DATA IN THIS EXERCISE section start

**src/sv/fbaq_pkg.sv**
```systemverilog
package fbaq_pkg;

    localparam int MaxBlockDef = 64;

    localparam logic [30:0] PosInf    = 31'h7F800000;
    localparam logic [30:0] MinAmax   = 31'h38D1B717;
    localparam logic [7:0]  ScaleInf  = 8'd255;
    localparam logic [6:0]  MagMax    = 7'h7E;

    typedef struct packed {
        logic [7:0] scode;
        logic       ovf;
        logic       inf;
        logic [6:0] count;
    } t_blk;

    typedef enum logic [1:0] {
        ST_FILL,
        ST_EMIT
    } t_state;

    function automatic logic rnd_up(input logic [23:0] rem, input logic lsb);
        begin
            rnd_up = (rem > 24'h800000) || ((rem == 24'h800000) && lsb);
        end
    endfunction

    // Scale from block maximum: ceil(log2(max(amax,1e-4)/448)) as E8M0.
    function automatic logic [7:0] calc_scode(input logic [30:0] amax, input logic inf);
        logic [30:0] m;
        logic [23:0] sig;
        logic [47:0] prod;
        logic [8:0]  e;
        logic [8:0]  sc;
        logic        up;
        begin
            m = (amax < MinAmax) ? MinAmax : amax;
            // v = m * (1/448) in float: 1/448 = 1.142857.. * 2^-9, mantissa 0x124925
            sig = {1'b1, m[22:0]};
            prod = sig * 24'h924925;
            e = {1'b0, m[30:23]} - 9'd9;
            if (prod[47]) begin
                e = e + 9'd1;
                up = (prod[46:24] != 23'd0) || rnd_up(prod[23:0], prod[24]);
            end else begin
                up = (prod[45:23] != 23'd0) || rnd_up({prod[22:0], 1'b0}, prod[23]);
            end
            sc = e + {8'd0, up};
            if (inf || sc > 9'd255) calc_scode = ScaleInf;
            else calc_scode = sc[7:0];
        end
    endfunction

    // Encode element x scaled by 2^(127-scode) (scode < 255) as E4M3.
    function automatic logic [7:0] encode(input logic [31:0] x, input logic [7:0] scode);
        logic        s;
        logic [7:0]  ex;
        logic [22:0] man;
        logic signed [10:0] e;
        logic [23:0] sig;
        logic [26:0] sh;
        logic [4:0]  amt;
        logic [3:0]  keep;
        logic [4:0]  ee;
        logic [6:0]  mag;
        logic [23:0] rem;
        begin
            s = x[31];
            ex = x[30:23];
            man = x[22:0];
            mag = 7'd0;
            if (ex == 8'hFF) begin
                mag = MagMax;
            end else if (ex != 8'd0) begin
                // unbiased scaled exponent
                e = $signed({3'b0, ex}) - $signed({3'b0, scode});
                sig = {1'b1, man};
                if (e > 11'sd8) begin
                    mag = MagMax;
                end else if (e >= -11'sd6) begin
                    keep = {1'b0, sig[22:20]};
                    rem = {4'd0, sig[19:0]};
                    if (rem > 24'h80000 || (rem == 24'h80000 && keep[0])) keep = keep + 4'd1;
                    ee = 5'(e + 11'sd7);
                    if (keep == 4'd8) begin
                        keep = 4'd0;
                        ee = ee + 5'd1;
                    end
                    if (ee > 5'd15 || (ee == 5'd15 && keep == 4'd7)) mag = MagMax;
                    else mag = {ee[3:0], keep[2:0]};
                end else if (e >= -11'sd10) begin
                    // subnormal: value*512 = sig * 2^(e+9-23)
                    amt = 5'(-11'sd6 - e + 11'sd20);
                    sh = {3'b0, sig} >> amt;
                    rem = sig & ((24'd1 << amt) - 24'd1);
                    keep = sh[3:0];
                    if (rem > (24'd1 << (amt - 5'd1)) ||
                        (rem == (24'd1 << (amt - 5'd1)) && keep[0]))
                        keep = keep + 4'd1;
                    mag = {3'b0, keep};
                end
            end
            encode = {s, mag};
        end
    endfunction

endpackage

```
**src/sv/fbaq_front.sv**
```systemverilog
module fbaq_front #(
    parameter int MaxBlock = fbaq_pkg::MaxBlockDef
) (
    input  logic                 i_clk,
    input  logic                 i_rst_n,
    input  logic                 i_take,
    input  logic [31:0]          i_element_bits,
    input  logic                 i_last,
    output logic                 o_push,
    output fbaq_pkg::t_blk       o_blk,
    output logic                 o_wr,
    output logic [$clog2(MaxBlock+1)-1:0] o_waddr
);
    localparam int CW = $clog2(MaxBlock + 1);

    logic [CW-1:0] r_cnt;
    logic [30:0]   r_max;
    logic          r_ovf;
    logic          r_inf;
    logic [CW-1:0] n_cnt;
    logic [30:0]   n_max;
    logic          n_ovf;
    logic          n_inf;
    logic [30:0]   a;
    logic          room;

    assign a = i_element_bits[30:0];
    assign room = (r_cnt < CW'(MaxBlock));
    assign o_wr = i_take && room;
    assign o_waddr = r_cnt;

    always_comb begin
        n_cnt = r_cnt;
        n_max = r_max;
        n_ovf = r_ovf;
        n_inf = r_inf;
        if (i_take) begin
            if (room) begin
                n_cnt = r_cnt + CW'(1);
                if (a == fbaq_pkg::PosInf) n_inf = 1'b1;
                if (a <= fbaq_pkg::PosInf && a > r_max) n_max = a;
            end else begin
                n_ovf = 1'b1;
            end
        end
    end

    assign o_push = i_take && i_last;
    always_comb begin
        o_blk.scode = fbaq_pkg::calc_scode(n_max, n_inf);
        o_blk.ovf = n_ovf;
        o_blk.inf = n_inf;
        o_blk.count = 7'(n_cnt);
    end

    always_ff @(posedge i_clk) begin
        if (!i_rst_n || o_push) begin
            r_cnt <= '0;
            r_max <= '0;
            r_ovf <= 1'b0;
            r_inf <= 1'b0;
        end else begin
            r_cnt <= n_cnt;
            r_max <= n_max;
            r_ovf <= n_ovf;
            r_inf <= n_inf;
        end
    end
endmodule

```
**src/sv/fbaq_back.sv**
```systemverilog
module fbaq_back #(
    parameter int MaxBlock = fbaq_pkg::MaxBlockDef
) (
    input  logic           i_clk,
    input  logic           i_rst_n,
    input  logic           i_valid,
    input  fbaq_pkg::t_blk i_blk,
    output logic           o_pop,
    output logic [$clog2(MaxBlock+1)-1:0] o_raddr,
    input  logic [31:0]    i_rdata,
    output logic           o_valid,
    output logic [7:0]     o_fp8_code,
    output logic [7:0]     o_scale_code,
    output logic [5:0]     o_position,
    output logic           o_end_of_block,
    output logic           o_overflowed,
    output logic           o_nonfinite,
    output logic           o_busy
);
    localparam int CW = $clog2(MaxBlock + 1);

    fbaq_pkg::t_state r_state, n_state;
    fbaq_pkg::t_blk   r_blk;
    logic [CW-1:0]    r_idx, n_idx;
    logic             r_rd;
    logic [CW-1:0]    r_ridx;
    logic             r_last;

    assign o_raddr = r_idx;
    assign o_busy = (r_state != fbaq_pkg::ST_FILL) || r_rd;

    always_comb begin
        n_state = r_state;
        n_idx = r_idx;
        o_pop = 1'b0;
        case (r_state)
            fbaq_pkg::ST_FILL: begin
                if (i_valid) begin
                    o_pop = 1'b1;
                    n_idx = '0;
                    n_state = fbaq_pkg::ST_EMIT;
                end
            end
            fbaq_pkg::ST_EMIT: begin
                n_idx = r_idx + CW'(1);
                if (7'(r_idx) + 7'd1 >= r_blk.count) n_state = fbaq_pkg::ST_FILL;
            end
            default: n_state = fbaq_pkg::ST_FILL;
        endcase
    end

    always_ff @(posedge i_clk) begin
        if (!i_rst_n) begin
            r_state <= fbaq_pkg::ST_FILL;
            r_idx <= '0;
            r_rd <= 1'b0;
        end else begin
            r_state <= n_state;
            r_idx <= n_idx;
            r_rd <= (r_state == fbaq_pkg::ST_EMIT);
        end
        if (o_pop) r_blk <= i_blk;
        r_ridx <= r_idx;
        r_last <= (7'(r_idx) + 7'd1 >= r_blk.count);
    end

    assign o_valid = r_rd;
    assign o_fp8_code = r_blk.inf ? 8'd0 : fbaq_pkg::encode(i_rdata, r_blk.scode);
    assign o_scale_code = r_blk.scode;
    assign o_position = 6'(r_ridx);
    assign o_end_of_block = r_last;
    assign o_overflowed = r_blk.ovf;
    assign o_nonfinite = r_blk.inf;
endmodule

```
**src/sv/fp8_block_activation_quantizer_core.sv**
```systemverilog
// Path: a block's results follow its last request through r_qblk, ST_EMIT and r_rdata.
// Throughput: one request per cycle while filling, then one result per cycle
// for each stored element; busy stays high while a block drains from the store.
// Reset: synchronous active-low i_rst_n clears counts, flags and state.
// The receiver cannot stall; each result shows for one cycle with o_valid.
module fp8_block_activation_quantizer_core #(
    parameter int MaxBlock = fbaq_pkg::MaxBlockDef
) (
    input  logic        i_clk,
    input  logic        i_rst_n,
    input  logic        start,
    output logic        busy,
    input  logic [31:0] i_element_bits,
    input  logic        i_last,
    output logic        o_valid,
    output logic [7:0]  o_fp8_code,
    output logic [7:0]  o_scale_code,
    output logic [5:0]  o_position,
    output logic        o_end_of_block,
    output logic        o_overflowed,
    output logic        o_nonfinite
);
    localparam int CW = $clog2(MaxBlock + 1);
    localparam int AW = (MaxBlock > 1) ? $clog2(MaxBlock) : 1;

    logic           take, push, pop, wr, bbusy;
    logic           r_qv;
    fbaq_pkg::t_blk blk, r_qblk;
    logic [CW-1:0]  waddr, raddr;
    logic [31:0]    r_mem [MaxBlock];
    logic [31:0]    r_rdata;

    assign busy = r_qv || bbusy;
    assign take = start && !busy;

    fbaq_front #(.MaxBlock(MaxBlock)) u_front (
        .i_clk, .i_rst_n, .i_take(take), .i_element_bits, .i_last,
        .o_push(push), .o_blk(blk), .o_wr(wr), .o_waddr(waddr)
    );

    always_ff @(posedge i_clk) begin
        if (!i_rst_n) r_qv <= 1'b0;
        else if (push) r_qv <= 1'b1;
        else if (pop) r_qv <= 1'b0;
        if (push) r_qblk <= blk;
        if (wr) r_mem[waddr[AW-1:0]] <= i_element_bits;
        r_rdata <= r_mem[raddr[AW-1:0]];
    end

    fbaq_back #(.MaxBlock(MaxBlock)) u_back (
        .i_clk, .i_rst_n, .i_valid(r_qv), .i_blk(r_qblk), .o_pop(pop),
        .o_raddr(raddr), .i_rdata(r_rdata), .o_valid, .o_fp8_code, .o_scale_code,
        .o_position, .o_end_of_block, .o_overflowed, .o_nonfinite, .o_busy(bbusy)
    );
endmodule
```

DATA IN THIS EXERCISE section end
DATA IN THIS EXERCISE section start

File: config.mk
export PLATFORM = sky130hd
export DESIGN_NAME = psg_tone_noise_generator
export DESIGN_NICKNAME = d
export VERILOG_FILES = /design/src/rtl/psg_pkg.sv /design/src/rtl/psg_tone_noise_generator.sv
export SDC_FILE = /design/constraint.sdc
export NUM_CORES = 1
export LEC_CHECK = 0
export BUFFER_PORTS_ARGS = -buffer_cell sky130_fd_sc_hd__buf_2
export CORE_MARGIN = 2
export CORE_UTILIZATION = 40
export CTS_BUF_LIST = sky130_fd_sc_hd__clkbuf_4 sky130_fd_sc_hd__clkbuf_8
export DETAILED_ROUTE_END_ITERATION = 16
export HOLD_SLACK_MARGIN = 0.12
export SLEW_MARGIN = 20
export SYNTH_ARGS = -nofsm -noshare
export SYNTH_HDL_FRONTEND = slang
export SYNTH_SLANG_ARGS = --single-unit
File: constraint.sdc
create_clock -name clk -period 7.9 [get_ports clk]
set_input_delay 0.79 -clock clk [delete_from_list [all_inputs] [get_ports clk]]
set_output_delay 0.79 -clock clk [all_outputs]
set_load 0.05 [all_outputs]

DATA IN THIS EXERCISE section end

THE PROBLEM: Say only how many lines above contain "each", with no other words.

ANSWER FOR THE TASK: 2